Не с Ярославского... не с Курского
Я еду в свой последний путь,
И просто нашу землю русскую
Ты горстью бросишь мне на грудь.
       
                * * *

    ВОТ  такая история нашего писательского дома и его жильцов. Отдельно, конечно, здесь стоит период 1937 года, когда многие писатели из РАПП (и почему-то в основном литературные критики), были арестованы и расстреляны.

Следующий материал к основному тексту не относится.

This design comes from an exercise in tuning for small area and a short achievable clock period on the open sky130 flow, not from production work. Power is estimated from default activity; no workload was simulated.

Setup of run 1:
==> flow/design.v <==
module predec3n (
    input  logic [2:0] a,
    input  logic [2:0] a_n,
    input  logic       en_a,
    input  logic [7:0] qd,
    output logic [7:0] yn
);
    genvar j;
    generate
        for (j = 0; j < 8; j++) begin : g_j
            g_a41oi u (.a(en_a),
                       .b(j[2] ? a[2] : a_n[2]),
                       .c(j[1] ? a[1] : a_n[1]),
                       .d(j[0] ? a[0] : a_n[0]),
                       .e(qd[j]), .y(yn[j]));
        end
    endgenerate
endmodule
module rdbit (
    input  logic [63:0] d,
    input  logic [63:0] rsel,
    input  logic        wbit,
    input  logic        wsel_d,
    output logic        y
);
    logic [21:0] p;
    logic [5:0]  s;
    logic [2:0]  t;
    genvar k;
    generate
        for (k = 0; k < 21; k++) begin : g_p
            g_aoi222 u (.a0(d[3*k]),   .b0(rsel[3*k]),
                        .a1(d[3*k+1]), .b1(rsel[3*k+1]),
                        .a2(d[3*k+2]), .b2(rsel[3*k+2]), .y(p[k]));
        end
    endgenerate
    g_aoi22 u_p21 (.a0(d[63]), .b0(rsel[63]), .a1(wbit), .b1(wsel_d), .y(p[21]));
    g_nand4 u_s0 (.a(p[0]),  .b(p[1]),  .c(p[2]),  .d(p[3]),  .y(s[0]));
    g_nand4 u_s1 (.a(p[4]),  .b(p[5]),  .c(p[6]),  .d(p[7]),  .y(s[1]));
    g_nand4 u_s2 (.a(p[8]),  .b(p[9]),  .c(p[10]), .d(p[11]), .y(s[2]));
    g_nand4 u_s3 (.a(p[12]), .b(p[13]), .c(p[14]), .d(p[15]), .y(s[3]));
    g_nand3 u_s4 (.a(p[16]), .b(p[17]), .c(p[18]), .y(s[4]));
    g_nand3 u_s5 (.a(p[19]), .b(p[20]), .c(p[21]), .y(s[5]));
    g_nor2  u_t0 (.a(s[0]), .b(s[1]), .y(t[0]));
    g_nor2  u_t1 (.a(s[2]), .b(s[3]), .y(t[1]));
    g_nor2  u_t2 (.a(s[4]), .b(s[5]), .y(t[2]));
    g_nand3 u_y  (.a(t[0]), .b(t[1]), .c(t[2]), .y(y));
endmodule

  Я думаю, что с такой историей, учитывая и особенности архитектуры его здания, вполне можно открыть музей, как в Доме на Набережной. В жилой части  это сделать невозможно, а вот одну комнату в академии Глазунова вполне можно выделить. Кстати, на первом этаже со стороны второго, внутреннего двора когда-то находился  ЖЭК нашего дома. Это помещение вполне бы подошло для этих целей. А материала можно набрать сверх головы. Знаю, что в рукописном отделе Литературного музея, да и РГАЛИ  хранятся архивы многих наших писателей. И сделать это надо, пока еще остались внуки и дети того исторического поколения. Ну, а если С. - инициатору Доски Памяти (думаю, что все-таки не только писателям, а всем погибшим жильцам) удастся пробить это большое дело, то эта Доска придаст нашему дому еще большую значимость. Рядом можно поместить и Доску репрессированных и расстрелянных писателей – их окажется еще больше.